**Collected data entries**
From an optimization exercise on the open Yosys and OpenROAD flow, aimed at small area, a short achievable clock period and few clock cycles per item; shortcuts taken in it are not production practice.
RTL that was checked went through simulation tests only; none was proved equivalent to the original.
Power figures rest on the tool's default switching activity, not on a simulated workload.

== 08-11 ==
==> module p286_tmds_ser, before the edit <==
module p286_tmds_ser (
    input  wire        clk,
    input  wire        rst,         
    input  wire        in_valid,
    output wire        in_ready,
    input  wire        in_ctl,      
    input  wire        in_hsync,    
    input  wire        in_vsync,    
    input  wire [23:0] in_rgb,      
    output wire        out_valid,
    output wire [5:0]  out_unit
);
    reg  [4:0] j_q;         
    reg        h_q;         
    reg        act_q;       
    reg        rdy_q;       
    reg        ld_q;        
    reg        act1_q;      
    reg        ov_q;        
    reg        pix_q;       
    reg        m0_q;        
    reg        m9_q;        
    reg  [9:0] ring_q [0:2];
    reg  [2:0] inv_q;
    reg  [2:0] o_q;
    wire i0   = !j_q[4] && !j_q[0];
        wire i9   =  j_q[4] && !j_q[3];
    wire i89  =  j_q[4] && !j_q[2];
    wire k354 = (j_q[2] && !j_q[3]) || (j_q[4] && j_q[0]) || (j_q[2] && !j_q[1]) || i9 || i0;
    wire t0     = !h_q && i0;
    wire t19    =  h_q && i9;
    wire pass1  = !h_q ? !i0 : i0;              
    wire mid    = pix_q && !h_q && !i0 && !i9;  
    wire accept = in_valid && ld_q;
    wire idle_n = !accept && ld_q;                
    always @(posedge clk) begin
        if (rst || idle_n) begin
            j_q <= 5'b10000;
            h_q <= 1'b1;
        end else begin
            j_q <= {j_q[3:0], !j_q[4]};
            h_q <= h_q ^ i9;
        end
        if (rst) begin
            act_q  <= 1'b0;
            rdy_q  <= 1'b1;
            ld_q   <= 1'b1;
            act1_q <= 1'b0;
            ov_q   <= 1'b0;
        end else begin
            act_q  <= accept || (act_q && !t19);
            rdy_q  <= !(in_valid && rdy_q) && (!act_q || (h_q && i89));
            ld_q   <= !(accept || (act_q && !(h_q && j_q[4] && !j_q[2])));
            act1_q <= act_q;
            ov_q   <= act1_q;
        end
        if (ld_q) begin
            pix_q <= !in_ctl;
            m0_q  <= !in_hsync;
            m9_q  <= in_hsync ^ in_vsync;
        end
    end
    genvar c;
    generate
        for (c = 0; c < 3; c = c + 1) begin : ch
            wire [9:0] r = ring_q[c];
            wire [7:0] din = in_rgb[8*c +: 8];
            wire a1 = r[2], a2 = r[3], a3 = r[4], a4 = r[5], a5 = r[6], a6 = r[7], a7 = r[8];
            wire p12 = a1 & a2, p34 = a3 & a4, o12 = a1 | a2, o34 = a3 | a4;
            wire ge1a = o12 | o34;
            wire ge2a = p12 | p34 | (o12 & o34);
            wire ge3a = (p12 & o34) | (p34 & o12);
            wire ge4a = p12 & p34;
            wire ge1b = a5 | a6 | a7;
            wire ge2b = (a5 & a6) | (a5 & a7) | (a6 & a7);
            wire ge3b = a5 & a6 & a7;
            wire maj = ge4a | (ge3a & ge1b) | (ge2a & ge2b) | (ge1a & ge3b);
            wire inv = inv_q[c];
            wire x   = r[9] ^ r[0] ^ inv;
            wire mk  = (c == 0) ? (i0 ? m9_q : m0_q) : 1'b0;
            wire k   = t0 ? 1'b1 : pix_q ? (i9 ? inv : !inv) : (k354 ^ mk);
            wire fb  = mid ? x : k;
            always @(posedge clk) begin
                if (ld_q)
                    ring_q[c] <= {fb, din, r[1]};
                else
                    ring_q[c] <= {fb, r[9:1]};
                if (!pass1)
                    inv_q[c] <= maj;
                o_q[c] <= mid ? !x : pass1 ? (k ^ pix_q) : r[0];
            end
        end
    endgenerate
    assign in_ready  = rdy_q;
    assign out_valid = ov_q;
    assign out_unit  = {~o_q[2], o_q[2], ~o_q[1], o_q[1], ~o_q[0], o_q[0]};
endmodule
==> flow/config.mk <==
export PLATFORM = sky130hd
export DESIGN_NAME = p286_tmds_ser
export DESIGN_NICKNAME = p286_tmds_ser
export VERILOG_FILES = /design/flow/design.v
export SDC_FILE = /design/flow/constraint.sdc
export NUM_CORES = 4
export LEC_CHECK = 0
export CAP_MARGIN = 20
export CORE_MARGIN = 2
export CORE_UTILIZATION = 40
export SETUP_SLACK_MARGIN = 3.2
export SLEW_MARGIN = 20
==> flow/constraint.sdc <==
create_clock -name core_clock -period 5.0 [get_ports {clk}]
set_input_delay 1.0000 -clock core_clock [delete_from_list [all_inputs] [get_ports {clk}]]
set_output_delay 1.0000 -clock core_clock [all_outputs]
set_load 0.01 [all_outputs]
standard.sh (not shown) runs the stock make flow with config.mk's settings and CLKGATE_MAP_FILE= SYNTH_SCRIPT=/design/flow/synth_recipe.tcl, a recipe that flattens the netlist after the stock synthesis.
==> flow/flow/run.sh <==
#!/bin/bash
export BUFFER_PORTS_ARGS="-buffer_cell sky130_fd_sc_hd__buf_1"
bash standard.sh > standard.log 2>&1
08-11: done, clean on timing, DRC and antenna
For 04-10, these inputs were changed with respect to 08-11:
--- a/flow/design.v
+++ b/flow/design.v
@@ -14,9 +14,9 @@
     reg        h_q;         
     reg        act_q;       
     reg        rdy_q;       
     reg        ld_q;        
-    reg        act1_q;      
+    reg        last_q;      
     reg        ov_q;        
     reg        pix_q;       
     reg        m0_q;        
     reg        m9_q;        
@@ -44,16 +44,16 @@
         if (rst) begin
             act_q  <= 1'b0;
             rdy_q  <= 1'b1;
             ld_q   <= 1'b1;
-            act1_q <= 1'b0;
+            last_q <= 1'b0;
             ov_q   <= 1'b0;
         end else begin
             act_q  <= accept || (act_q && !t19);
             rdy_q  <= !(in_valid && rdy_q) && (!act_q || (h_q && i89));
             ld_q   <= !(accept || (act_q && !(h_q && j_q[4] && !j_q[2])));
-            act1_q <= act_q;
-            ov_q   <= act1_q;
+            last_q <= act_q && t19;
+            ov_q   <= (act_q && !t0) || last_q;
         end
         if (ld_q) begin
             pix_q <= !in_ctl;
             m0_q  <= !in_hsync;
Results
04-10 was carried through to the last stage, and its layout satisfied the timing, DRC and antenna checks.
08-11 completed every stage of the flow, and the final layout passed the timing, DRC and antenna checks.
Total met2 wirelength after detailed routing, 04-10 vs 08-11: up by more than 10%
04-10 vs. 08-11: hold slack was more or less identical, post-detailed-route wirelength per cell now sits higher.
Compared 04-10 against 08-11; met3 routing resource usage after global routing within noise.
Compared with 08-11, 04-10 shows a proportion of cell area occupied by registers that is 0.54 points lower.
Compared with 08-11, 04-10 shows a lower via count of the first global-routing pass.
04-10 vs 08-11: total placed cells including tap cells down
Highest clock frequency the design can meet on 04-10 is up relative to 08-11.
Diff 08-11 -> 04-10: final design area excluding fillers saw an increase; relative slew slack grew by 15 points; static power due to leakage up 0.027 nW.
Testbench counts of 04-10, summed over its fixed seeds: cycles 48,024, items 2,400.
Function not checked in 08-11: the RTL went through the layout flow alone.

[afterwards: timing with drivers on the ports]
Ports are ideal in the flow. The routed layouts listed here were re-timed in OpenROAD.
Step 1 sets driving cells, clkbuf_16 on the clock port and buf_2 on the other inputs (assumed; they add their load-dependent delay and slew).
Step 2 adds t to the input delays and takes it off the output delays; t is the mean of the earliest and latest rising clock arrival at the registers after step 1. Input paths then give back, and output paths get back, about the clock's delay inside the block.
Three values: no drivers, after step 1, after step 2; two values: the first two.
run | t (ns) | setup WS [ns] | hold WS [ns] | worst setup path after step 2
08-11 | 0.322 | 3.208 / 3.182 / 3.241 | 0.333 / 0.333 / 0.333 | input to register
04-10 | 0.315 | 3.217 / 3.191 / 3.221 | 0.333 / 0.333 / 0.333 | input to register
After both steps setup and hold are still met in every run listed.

**EXERCISE GOAL**
In the data above, retype exactly and only the lines between the one holding "export SLEW_MARGIN = 20" and the one holding "standard.sh (not shown)", inclusive.

**RESPONSE TO THE EXERCISE**
export SLEW_MARGIN = 20
==> flow/constraint.sdc <==
create_clock -name core_clock -period 5.0 [get_ports {clk}]
set_input_delay 1.0000 -clock core_clock [delete_from_list [all_inputs] [get_ports {clk}]]
set_output_delay 1.0000 -clock core_clock [all_outputs]
set_load 0.01 [all_outputs]
standard.sh (not shown) runs the stock make flow with config.mk's settings and CLKGATE_MAP_FILE= SYNTH_SCRIPT=/design/flow/synth_recipe.tcl, a recipe that flattens the netlist after the stock synthesis.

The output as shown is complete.